Look through the material below and copy every line containing the word "asynchronous".

* **Supplied material**
*** Begin section ***

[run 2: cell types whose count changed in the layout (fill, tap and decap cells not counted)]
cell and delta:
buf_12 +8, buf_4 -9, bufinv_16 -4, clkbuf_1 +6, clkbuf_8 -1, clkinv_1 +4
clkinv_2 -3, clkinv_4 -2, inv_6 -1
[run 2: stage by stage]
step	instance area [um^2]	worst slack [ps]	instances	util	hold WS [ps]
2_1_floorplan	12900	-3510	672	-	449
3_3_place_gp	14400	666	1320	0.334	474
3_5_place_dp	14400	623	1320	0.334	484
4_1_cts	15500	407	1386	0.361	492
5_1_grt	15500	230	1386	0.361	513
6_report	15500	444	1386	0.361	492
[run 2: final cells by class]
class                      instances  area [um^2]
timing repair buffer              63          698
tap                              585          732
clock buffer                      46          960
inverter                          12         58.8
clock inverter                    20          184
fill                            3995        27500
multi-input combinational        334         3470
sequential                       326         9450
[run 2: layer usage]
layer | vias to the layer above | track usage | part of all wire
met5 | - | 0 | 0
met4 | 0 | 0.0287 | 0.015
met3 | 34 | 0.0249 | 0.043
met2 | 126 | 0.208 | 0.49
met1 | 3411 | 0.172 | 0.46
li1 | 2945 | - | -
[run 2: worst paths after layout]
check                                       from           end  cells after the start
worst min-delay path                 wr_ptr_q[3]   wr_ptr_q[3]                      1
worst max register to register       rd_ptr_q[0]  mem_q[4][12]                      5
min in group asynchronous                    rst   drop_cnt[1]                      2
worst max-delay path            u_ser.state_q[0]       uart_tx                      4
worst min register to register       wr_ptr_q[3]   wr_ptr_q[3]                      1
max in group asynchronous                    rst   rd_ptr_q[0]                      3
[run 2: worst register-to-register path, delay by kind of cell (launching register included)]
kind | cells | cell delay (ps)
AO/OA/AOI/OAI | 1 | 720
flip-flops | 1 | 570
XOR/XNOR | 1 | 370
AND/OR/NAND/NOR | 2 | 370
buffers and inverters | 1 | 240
<file path="src/rtl/aes_mode_ctrl.sv">
// rtl/aes_mode_ctrl.sv - APB block-chaining front end (ECB/CBC, CTR when AES_CTR_MODE_EN) for an external AES core
module aes_mode_ctrl #(
  parameter int PINDEX  = 0,
  parameter int NAPBSLV = 8,
  parameter int CTR_W   = 32,
  parameter int TIMEOUT = 1024
) (
  input  logic               vclk,
  input  logic               vrst,
  input  logic [NAPBSLV-1:0] vpsel,
  input  logic               vpenable,
  input  logic [31:0]        vpaddr,
  input  logic               vpwrite,
  input  logic [31:0]        vpwdata,
  output logic [31:0]        vprdata,
  output logic               irq,
  output logic               core_ld,
  output logic [127:0]       core_key,
  output logic [127:0]       core_text_in,
  input  logic [127:0]       core_text_out,
  input  logic               core_done
);

  localparam int WD_W = $clog2(TIMEOUT);

  typedef enum logic [1:0] {S_IDLE, S_LOAD, S_WAIT} state_t;

  state_t            state_q;
  logic [127:0]      key_q, din_q, iv_q, dout_q;
  logic [127:0]      core_text_in_q;
  logic              core_ld_q;
  logic [1:0]        mode_q;
  logic              irq_en_q, done_q, err_q, tmo_q, irq_q;
  logic [31:0]       blkcnt_q;
  logic [WD_W-1:0]   wdog_q;

  logic              irq_en_d, done_d, err_d, tmo_d, irq_d;
  logic [5:0]        idx;
  logic              wr, busy, start_req, start_ok, start_bad, cfg_drop, fin, tmo_evt, w1c;
  logic [127:0]      ld_text, res_dout, res_iv;
  logic              unused_apb;

  function automatic logic [127:0] put_word(input logic [127:0] v, input logic [1:0] i,
                                            input logic [31:0] w);
    logic [127:0] r;
    r = v;
    case (i)
      2'd0:    r[127:96] = w;
      2'd1:    r[95:64]  = w;
      2'd2:    r[63:32]  = w;
      default: r[31:0]   = w;
    endcase
    return r;
  endfunction

  function automatic logic [31:0] get_word(input logic [127:0] v, input logic [1:0] i);
    case (i)
      2'd0:    return v[127:96];
      2'd1:    return v[95:64];
      2'd2:    return v[63:32];
      default: return v[31:0];
    endcase
  endfunction

  function automatic logic mode_legal(input logic [1:0] m);
    case (m)
      2'b00, 2'b01: return 1'b1;
`ifdef AES_CTR_MODE_EN
      2'b10:        return 1'b1;
`endif
      default:      return 1'b0;
    endcase
  endfunction

`ifdef AES_CTR_MODE_EN
  function automatic logic [127:0] ctr_inc(input logic [127:0] v);
    logic [127:0] r;
    r = v;
    r[CTR_W-1:0] = v[CTR_W-1:0] + CTR_W'(1);
    return r;
  endfunction
`endif

  assign idx          = vpaddr[7:2];
  assign unused_apb   = ^{vpaddr[31:8], vpaddr[1:0], vpsel};
  assign core_key     = key_q;
  assign core_ld      = core_ld_q;
  assign core_text_in = core_text_in_q;
  assign irq          = irq_q;

  // Bus decode and status next-state; a set in the same cycle as a W1C clear wins
  always_comb begin
    wr        = vpsel[PINDEX] & vpenable & vpwrite;
    busy      = (state_q != S_IDLE);
    start_req = wr & (idx == 6'd16) & vpwdata[0];
    start_ok  = start_req & ~busy & mode_legal(vpwdata[2:1]);
    start_bad = start_req & ~busy & ~mode_legal(vpwdata[2:1]);
    cfg_drop  = wr & busy & ((idx < 6'd12) | (idx == 6'd16));
    fin       = (state_q == S_WAIT) & core_done;
    tmo_evt   = (state_q == S_WAIT) & ~core_done & (wdog_q == WD_W'(TIMEOUT - 1));
    w1c       = wr & (idx == 6'd17);
    done_d    = fin | (done_q & ~(w1c & vpwdata[1]) & ~start_ok);
    err_d     = cfg_drop | start_bad | tmo_evt | (err_q & ~(w1c & vpwdata[2]));
    tmo_d     = tmo_evt | (tmo_q & ~(w1c & vpwdata[3]));
    irq_en_d  = (wr & ~busy & (idx == 6'd16)) ? vpwdata[3] : irq_en_q;
    irq_d     = irq_en_d & (done_d | err_d);
  end

  // Core input selection at start and result post-processing per chaining mode
  always_comb begin
    ld_text  = din_q;
    res_dout = core_text_out;
    res_iv   = iv_q;
    case (vpwdata[2:1])
      2'b01:   ld_text = din_q ^ iv_q;
`ifdef AES_CTR_MODE_EN
      2'b10:   ld_text = iv_q;
`endif
      default: ld_text = din_q;
    endcase
    case (mode_q)
      2'b01:   res_iv = core_text_out;
`ifdef AES_CTR_MODE_EN
      2'b10: begin
        res_dout = core_text_out ^ din_q;
        res_iv   = ctr_inc(iv_q);
      end
`endif
      default: res_iv = iv_q;
    endcase
  end

  // Combinational register read-back, independent of select
  always_comb begin
    vprdata = 32'd0;
    case (idx[5:2])
      4'd0: vprdata = get_word(key_q, idx[1:0]);
      4'd1: vprdata = get_word(din_q, idx[1:0]);
      4'd2: vprdata = get_word(iv_q, idx[1:0]);
      4'd3: vprdata = get_word(dout_q, idx[1:0]);
      4'd4: begin
        case (idx[1:0])
          2'd0:    vprdata = {28'd0, irq_en_q, mode_q, 1'b0};
          2'd1:    vprdata = {28'd0, tmo_q, err_q, done_q, busy};
          2'd2:    vprdata = blkcnt_q;
          default: vprdata = 32'd0;
        endcase
      end
      default: vprdata = 32'd0;
    endcase
  end

  // Register banks, status and the load/wait sequencer with watchdog
  always_ff @(posedge vclk) begin
    if (vrst) begin
      state_q        <= S_IDLE;
      key_q          <= '0;
      din_q          <= '0;
      iv_q           <= '0;
      dout_q         <= '0;
      core_text_in_q <= '0;
      core_ld_q      <= 1'b0;
      mode_q         <= 2'b00;
      irq_en_q       <= 1'b0;
      done_q         <= 1'b0;
      err_q          <= 1'b0;
      tmo_q          <= 1'b0;
      irq_q          <= 1'b0;
      blkcnt_q       <= '0;
      wdog_q         <= '0;
    end else begin
      done_q   <= done_d;
      err_q    <= err_d;
      tmo_q    <= tmo_d;
      irq_en_q <= irq_en_d;
      irq_q    <= irq_d;
      if (wr && !busy) begin
        case (idx[5:2])
          4'd0: key_q <= put_word(key_q, idx[1:0], vpwdata);
          4'd1: din_q <= put_word(din_q, idx[1:0], vpwdata);
          4'd2: iv_q  <= put_word(iv_q, idx[1:0], vpwdata);
          4'd4: if (idx[1:0] == 2'd0) mode_q <= vpwdata[2:1];
          default: ;
        endcase
      end
      case (state_q)
        S_IDLE: begin
          core_ld_q <= 1'b0;
          if (start_ok) begin
            state_q        <= S_LOAD;
            core_ld_q      <= 1'b1;
            core_text_in_q <= ld_text;
          end
        end
        S_LOAD: begin
          core_ld_q <= 1'b0;
          wdog_q    <= '0;
          state_q   <= S_WAIT;
        end
        S_WAIT: begin
          if (core_done) begin
            dout_q   <= res_dout;
            iv_q     <= res_iv;
            blkcnt_q <= blkcnt_q + 32'd1;
            state_q  <= S_IDLE;
          end else if (wdog_q == WD_W'(TIMEOUT - 1)) begin
            state_q <= S_IDLE;
          end else begin
            wdog_q <= wdog_q + WD_W'(1);
          end
        end
        default: begin
          core_ld_q <= 1'b0;
          state_q   <= S_IDLE;
        end
      endcase
    end
  end

endmodule

</file>
<file path="config.mk">
export PLATFORM = sky130hd
export DESIGN_NAME = aes_mode_ctrl
export DESIGN_NICKNAME = d
export VERILOG_FILES = /design/src/rtl/aes_mode_ctrl.sv
export SDC_FILE = /design/constraint.sdc
export NUM_CORES = 2
export LEC_CHECK = 0
export ABC_AREA = 1
export BUFFER_PORTS_ARGS = -buffer_cell sky130_fd_sc_hd__clkbuf_2
export CAP_MARGIN = 15
export CORE_UTILIZATION = 38
export CTS_CLUSTER_DIAMETER = 200
export DETAILED_ROUTE_END_ITERATION = 16
export GPL_TIMING_DRIVEN = 0
export PLACE_DENSITY = 0.54
export SYNTH_ARGS = -nofsm -noshare
export SYNTH_HDL_FRONTEND = slang
export SYNTH_SLANG_ARGS = --single-unit
</file>
<file path="constraint.sdc">
create_clock -name vclk -period 3.75 [get_ports vclk]
set_input_delay 0.75 -clock vclk [delete_from_list [all_inputs] [get_ports vclk]]
set_output_delay 0.75 -clock vclk [all_outputs]
set_load 0.05 [all_outputs]
</file>
==> results.yml <==
detailed_routing:
  dr.pass1.iters: 6
  num_vias: 36850
  wirelength_mm: 201.0
  wl_per_cell_um: 32.25
  drc_errors: 0
  drt_iter0_markers: 5186
  viasPerCell: 5.914
  antenna_left: 0
timing:
  slew-limit-headroom: 0.2233
  fin_hold_ws_ns: 0.3738
  setup_ws_ns: -0.2294
  rsz0062_at_grt: "true"
  min_period_ns: 3.979
  worstMarginPinSlew_ns: 1.165
  fin_crit_sh: 1.061
  fmax_mhz: 251.3
  finalSetupViolations: 15
  skew_ns: 0.02463
  finalHoldViolCount: 0
  fin_setup_tns_ns: -0.7561
  slew_viol_final: 0
die:
  start_util: 0.3837
  rows: 105
  fp.dieH_um: 289.7
  boundaryPins: 495
  dieWidth_um: 289.7
  core_area_um2: 81980
  die_area_um2: 83920
cts:
  cts_max_level: 3
  path_clk_slew_ns: 0.06
  clock-root-buffer: "clkbuf_16"
  clk_latency_ns: 0.66
  clock_sinks: 692
  cts_made_buffers: 81
  cts_hold_buf: 0
  cts.path.max_buffers: 3
  cts_tree: "built"
synthesis:
  syn_area_um2: 31450
  synthDistinctLibCells: 39
  synth_nets: 4755
  syn_area_per_cell_um2: 6.915
  seq_area_frac_synth: 0.4405
  yosysWarnings: 0
  synth_cells: 4548
  ys_ff_latch: 692
worst_setup_path:
  startpoint_type: "primary input"
  path_buf_inv: 5
  worstSetupPathType: "primary input to output pin"
  r2r-end: "core_text_in[87]$_SDFFE_PP0P_"
  max_stage_delay_ns: 0.41
  r2r_cells: 8
  crit_fanout: 10
  crit_chain: "buf_4 -> nand2_2 -> inv_2 -> buf_4 -> clkbuf_4 -> nand2_1 -> nand4_1 -> a22oi_2 -> nand4_1 -> buf_2"
  endpoint_kind: "output pin"
  cp_slowest_cell: "nand4_1"
  r2r_start: "state_q[1]$_SDFFE_PP0P_"
  required_ns: 3.00
  critPathTopFamily: "buffers and inverters"
  cp.arrival_ns: 3.23
  r2r_slack_ns: 0.82
min_path:
  hp-start: "core_text_out[44]"
  whs_endpoint: "dout_q[44]$_SDFFE_PP0P_"
  holdCritPathClass: "primary input to register"
  min_delay_path_depth: 3
place:
  dpl-instance-area_um2: 35150
  placed_cells: 6079
  dpl.hpwl_mm: 161.3
  place_ws_ns: -1.141
  io_buffers: 458
  gp_congestion: 1.105
power:
  power_mw: 16.50
  seqPwrFrac: 0.447
  internal-power_mw: 12.21
  leakage_nw: 15.02
  p_per_area_nw_per_um2: 430.5
  p_sw_mw: 4.287
  ir_worst_vdd_uv: 371.3
  pwr-share-comb: 0.061
  p_clk_frac: 0.492
  netSwitchingFraction: 0.2599
layout:
  seq_area_um2: 13850
  nFillCells: 8852
  multi_input_area_um2: 15800
  design_area_um2: 38330
  fin_cells: 6232
  drive_gt1_frac: 0.1593
  fin_util: 0.4675
  final_nets: 5306
  area_growth_pct: 21.86
global_routing:
  grt_overflow_total: 0
  antenna_found_initial: 5
  track_usage: 0.4625
  grt_pass1_wl_mm: 264.1
  first_global_vias: 33310
  grt_start_max_net_pins: 13
flow_run:
  cap_violations: 0
outcome:
  failed_checks: "setup timing"
  status: "finished with violations"
==> logic make-up after synthesis <==
family | Yosys count | share of synthesized area
adders and majority gates | 2 | 0.0007955
AOI/OAI and AO/OA | 1260 | 0.2049
xor gates and xnor gates | 134 | 0.03732
and+or+nand+nor | 1993 | 0.2534
DFF | 692 | 0.4405
buffers and inverters | 467 | 0.06317
==> cell type report <==
class / instances / area share
diodes: 3 / 0.0001959
multi-input cells: 3389 / 0.4123
repair buffers: 469 / 0.06520
clock inverters: 30 / 0.008684
inverters: 152 / 0.01489
well taps: 1070 / 0.03493
plain buffers: 314 / 0.04211
flip-flops and latches: 692 / 0.3615
clock buffers: 113 / 0.06020
==> per-layer routing <==
layer,global-route usage,part of all wire,vias up
li1,-,-,16080
met1,0.5966,0.39,17600
met5,0,0.00013,-
met4,0.3237,0.081,4
met3,0.1192,0.11,590
met2,0.6713,0.41,2585
==> power by group through the flow <==
stage | registers, mW | logic (mW) | clock network, mW
2_1_floorplan | 7.54 | 0.339 | 0
3_3_place_gp | 7.54 | 0.897 | 0
3_5_place_dp | 7.54 | 0.905 | 0
4_1_cts | 7.38 | 0.943 | 8.08
5_1_grt | 7.37 | 0.988 | 8.38
6_report | 7.38 | 1.00 | 8.12
==> how the worst max path moves through the flow <==
stage | startpoint | to | slack [ns] | depth (start not counted)
final | vpaddr[3] | vprdata[25] | -0.23 | 10
after floorplan | vpaddr[2] | vprdata[31] | 0.14 | 9
after global placement | vpaddr[2] | vprdata[9] | -1.14 | 10
after detailed placement | vpaddr[3] | vprdata[28] | -1.14 | 12
after CTS | vpaddr[6] | vprdata[28] | 0.003 | 10
after global routing | vpaddr[3] | vprdata[25] | -0.03 | 10
==> what timing repair did <==
item / in CTS / in global routing
buffers inserted: 8 / 0
endpoints found under the setup margin: 32 / 26
pin swaps: 6 / 6
resized for setup: 149 / 39
==> cells in the mapped netlist (all sizes together) <==
library cell  count  area (µm²)
a221oi            1       8.760
ha                2       25.02
xnor2           130        1139
o221ai            1       8.760
a31oi             1       6.260
a21oi           659        3298
a22oi             5       37.54
nand4            88       550.5
dfxtp           692       13850
o21ai           557        2799
clkbuf          186       698.2
nor3b             4       30.03
o211ai           21       157.7
o2111ai          11       96.34
xor2              4       35.03
nand2          1344        5055
buf             129       718.2
nand3b            5       37.54
nor3              8       51.30
nor2            474        1872
clkinv            8       30.03
inv             144       540.5
nand3            70       372.9
a211oi            1       7.510
o21ba             1       10.01
o21a              1       7.510
o22ai             1       6.260
==> state kept, by name, indices dropped and copies added, names as in the netlist, 2 cells and up <==
register      count
state_q           2
core_text_in    128
core_key        128
wdog_q           10
iv_q            128
din_q           128
dout_q          128
blkcnt_q         32
mode_q            2
==> placed cells by master, fill, tap and decap left out, drive strengths merged, types with 70 or more instances in the layout <==
cell type	netlist	final
dfxtp	692	692
o21ai	557	557
clkbuf	186	755
inv	144	148
nand2	1344	1344
xnor2	130	130
nand3	70	70
buf	129	141
a21oi	659	659
nand4	88	88
nor2	474	474
==> worst register-to-register path, stage by stage, from the launching register on <==
cell	delay [ns]
dfxtp_1	0.37
nor2_2	0.35
nand3_4	0.28
nor2_4	0.34
nand3_2	0.25
buf_6	0.26
clkbuf_1	0.31
o21ai_0	0.57
nor2_1	0.07
No activity file was read; power rests on OpenSTA's default activity.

*** End section ***

* **Task response**
min in group asynchronous                    rst   drop_cnt[1]                      2
max in group asynchronous                    rst   rd_ptr_q[0]                      3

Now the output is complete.